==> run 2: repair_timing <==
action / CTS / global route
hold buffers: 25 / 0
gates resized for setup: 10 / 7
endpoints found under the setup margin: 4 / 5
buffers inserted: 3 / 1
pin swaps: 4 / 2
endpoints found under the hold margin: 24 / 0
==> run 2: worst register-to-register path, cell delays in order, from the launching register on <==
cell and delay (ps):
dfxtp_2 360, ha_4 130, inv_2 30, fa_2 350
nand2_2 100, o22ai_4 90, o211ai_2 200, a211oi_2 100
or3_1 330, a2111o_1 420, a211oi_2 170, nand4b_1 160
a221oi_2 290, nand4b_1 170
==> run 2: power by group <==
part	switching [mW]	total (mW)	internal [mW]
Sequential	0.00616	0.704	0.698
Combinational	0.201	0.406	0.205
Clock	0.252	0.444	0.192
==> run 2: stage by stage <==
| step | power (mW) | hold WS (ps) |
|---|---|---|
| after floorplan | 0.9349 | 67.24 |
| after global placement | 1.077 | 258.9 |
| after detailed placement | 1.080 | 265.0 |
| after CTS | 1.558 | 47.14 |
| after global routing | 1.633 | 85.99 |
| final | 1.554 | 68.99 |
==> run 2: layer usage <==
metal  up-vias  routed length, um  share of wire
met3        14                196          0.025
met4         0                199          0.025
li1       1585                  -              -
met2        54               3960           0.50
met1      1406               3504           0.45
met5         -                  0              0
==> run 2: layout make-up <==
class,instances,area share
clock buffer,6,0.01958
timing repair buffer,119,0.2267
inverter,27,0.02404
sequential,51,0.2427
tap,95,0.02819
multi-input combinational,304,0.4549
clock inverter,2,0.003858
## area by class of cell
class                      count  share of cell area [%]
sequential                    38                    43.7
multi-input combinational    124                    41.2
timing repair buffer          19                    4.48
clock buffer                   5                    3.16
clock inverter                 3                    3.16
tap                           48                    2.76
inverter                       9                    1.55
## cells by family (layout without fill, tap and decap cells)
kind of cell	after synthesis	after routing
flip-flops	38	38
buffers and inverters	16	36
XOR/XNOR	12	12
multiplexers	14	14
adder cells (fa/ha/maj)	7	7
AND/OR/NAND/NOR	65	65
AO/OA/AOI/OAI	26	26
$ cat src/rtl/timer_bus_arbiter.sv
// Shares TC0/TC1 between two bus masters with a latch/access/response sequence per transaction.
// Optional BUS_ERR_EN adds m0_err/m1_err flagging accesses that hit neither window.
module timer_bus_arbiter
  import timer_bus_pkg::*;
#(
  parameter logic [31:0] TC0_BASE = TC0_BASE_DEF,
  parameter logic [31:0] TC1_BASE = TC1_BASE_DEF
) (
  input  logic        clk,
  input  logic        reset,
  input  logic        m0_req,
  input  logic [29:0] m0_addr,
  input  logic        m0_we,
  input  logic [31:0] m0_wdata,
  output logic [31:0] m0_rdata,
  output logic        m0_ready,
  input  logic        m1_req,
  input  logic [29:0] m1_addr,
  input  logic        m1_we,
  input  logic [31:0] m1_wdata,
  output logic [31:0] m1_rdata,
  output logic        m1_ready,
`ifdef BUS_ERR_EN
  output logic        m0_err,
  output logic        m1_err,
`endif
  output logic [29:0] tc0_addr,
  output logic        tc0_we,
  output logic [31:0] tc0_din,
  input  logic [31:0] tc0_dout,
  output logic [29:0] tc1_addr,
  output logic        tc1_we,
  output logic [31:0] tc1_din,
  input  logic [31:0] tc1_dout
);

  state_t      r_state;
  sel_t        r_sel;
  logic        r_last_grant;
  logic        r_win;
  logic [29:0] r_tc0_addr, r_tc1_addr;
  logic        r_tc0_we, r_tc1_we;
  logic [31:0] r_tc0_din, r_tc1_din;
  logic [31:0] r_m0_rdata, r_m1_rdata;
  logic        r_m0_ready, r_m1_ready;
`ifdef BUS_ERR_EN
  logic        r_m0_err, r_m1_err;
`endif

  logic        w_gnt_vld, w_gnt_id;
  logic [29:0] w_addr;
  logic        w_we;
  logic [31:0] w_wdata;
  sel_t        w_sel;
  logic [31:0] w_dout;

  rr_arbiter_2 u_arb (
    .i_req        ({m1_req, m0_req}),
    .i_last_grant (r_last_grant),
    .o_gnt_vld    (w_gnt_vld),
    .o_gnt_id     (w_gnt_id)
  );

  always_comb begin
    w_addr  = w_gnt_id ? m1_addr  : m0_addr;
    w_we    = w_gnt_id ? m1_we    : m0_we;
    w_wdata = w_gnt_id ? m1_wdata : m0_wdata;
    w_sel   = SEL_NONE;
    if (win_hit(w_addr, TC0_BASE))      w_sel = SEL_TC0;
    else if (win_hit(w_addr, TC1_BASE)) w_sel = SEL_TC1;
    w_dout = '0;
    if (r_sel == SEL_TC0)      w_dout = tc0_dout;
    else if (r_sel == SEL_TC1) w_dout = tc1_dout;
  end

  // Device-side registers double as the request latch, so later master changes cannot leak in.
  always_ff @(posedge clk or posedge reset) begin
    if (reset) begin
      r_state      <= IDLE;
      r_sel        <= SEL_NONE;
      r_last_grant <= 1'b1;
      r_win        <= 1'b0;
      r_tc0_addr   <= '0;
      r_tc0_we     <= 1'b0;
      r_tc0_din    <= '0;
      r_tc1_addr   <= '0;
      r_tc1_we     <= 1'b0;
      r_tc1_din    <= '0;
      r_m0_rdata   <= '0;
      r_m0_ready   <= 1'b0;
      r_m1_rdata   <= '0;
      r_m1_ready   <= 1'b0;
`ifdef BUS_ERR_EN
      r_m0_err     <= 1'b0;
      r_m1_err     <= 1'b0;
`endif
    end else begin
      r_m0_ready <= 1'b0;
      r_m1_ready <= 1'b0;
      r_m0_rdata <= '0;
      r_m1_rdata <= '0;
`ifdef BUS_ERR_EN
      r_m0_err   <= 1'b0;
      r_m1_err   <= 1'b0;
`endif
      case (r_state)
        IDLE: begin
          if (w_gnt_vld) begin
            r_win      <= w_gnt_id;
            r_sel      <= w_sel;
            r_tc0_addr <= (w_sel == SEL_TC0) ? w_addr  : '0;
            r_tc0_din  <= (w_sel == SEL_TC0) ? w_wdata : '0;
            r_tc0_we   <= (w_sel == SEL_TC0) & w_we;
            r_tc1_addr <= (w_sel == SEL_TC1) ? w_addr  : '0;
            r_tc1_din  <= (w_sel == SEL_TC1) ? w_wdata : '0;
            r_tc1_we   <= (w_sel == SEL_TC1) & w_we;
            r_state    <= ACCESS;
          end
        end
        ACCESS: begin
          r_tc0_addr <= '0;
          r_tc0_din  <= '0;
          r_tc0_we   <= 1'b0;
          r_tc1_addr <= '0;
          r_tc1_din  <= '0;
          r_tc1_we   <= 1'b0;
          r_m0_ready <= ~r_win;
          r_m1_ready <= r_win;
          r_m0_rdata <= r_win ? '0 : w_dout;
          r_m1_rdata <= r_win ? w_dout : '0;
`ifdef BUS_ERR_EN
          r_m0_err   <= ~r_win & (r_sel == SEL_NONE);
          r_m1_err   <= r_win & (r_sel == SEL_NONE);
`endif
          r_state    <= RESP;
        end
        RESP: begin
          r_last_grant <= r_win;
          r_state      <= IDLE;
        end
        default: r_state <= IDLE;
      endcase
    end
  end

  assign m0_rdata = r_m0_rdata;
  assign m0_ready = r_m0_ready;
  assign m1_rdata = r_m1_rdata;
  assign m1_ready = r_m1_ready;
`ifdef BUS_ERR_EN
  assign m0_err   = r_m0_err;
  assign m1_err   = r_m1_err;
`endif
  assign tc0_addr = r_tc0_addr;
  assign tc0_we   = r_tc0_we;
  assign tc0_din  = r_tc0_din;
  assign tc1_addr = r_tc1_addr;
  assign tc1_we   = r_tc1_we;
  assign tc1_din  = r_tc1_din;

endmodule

---

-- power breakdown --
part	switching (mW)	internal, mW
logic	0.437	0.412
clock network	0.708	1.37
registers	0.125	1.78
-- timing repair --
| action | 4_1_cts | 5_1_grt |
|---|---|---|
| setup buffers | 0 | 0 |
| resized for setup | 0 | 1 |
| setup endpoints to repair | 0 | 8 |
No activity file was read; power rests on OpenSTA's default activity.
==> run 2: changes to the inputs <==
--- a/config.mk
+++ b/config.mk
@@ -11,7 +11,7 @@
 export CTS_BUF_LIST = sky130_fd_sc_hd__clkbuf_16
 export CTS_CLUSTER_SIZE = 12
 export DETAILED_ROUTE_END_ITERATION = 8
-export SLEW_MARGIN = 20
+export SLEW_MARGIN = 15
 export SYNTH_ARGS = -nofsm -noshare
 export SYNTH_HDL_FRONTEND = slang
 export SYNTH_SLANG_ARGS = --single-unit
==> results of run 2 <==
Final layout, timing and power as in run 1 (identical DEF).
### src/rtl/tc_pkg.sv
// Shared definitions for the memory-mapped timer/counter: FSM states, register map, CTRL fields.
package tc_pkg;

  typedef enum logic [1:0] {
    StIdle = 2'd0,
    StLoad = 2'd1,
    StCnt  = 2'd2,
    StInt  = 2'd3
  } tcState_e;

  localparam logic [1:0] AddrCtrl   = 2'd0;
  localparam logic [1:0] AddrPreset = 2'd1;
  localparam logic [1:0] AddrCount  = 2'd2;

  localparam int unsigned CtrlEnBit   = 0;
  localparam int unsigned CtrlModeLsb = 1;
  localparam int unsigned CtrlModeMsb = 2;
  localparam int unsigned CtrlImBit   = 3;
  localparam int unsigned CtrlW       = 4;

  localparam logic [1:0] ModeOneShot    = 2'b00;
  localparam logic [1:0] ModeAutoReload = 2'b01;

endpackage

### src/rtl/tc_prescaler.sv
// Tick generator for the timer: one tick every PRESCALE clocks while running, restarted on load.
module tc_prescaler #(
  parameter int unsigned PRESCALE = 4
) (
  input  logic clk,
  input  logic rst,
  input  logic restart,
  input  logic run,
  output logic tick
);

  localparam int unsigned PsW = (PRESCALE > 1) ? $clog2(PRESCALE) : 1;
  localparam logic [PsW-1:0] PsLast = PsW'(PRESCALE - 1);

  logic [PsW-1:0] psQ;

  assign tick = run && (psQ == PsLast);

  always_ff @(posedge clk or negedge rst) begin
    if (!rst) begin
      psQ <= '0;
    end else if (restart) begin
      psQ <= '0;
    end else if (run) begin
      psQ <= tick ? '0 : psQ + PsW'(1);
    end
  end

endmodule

==

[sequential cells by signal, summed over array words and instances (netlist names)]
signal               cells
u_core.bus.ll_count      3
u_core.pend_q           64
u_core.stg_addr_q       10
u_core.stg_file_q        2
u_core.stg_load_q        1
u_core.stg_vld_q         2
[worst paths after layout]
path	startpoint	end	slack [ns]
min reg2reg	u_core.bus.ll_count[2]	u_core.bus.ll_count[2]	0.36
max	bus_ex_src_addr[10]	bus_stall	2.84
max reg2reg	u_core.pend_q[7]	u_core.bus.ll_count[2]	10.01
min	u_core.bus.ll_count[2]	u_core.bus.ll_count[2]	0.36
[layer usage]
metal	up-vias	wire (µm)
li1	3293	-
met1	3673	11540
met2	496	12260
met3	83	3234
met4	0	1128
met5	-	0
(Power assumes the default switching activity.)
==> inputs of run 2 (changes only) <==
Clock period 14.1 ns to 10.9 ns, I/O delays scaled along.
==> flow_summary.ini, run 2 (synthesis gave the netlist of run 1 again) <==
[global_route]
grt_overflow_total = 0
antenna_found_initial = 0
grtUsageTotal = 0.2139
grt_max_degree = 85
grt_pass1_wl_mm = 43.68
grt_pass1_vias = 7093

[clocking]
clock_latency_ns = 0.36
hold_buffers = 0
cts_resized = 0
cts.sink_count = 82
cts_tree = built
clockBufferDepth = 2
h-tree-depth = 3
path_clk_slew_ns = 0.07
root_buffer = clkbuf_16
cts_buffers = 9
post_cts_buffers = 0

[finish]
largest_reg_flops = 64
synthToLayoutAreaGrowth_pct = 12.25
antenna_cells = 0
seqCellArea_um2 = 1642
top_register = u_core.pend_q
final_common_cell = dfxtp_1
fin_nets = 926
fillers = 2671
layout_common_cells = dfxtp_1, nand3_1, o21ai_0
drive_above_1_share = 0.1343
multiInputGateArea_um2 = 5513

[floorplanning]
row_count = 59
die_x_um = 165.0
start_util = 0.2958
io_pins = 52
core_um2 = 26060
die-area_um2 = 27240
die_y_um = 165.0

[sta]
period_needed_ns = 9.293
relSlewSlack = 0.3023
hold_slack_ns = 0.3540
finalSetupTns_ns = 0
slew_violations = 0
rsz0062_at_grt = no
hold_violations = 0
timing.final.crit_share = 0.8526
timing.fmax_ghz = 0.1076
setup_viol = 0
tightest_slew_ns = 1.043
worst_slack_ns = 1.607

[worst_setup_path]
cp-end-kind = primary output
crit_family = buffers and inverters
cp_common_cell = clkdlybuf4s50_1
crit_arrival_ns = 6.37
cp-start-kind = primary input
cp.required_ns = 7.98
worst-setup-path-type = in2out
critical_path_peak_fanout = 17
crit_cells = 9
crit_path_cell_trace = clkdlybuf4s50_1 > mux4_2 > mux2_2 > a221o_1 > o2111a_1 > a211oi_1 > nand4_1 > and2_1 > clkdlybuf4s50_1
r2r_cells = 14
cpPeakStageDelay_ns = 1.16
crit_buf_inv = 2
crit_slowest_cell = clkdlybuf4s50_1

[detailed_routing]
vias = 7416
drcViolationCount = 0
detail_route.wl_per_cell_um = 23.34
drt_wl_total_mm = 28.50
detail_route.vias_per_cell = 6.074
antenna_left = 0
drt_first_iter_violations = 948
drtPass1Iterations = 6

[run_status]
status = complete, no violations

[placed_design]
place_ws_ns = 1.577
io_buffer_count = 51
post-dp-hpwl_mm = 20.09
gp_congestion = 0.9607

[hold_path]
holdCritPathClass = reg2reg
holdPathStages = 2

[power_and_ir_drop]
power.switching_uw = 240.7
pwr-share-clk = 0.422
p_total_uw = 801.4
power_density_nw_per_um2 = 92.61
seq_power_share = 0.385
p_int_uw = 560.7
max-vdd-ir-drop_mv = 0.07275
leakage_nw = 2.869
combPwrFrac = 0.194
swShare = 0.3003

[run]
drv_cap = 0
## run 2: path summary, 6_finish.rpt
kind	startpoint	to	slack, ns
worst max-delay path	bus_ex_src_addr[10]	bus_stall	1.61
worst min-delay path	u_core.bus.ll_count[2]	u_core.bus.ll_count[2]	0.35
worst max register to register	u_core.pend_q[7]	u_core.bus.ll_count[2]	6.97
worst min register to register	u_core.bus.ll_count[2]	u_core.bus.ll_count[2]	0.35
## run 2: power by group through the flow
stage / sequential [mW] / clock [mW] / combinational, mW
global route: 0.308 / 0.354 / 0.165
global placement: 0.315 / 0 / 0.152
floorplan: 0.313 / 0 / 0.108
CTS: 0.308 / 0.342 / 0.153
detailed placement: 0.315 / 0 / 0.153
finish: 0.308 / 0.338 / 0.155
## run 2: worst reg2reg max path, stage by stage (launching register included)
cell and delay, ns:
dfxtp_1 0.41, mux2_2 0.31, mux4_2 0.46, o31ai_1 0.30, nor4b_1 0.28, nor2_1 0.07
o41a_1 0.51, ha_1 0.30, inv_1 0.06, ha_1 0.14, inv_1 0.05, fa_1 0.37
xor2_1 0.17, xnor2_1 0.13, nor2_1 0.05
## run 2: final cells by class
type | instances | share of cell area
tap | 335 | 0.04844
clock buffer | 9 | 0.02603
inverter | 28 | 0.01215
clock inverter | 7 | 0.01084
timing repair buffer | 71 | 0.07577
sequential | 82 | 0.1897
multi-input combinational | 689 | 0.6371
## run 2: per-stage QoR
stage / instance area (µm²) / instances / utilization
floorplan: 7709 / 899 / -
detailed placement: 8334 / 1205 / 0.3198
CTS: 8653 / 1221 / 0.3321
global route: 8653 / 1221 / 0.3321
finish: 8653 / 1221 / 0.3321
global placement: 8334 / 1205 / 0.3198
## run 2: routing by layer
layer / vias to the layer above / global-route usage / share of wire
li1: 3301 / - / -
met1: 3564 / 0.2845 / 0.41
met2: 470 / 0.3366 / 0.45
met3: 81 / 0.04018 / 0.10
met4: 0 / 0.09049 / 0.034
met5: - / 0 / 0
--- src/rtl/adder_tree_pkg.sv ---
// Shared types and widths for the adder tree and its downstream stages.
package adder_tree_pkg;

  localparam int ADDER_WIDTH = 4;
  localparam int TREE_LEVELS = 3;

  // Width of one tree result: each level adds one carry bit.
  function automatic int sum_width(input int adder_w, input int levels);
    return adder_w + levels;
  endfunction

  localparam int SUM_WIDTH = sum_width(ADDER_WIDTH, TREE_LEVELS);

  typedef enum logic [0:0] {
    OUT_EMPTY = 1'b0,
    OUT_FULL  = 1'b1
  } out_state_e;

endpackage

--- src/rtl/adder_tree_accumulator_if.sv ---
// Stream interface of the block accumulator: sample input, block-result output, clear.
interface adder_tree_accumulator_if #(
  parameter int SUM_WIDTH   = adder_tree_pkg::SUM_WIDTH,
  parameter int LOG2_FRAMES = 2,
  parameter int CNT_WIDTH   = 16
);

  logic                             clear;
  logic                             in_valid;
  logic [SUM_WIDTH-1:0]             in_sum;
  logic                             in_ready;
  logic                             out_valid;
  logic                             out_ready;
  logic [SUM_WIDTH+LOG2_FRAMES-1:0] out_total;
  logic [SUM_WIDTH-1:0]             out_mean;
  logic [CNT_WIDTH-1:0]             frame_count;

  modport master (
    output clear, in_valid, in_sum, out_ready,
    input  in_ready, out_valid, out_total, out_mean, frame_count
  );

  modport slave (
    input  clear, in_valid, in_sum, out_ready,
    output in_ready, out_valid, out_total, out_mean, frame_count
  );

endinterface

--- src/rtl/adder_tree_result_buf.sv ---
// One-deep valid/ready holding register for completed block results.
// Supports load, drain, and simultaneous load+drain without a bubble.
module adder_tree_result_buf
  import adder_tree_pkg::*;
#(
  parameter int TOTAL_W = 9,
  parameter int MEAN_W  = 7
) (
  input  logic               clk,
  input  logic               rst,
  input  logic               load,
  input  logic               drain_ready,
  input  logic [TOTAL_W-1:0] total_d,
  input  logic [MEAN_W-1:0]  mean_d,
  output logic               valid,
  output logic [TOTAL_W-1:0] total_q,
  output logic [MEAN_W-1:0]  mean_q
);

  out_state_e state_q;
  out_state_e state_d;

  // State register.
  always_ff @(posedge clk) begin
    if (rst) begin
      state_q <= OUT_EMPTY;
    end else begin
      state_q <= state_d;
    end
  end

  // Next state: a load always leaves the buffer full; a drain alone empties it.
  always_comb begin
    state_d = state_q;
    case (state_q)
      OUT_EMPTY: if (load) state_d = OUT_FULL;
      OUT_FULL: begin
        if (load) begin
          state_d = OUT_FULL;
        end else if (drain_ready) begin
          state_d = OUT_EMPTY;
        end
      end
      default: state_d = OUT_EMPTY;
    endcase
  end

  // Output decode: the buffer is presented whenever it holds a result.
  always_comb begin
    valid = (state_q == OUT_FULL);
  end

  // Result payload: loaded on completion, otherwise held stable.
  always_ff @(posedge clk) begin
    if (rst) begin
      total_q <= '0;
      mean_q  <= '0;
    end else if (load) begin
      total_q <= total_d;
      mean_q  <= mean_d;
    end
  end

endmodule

#### WHAT IS REQUIRED
Report how many lines in this data include the string "metal", and nothing else.

#### PROBLEM SOLUTION
2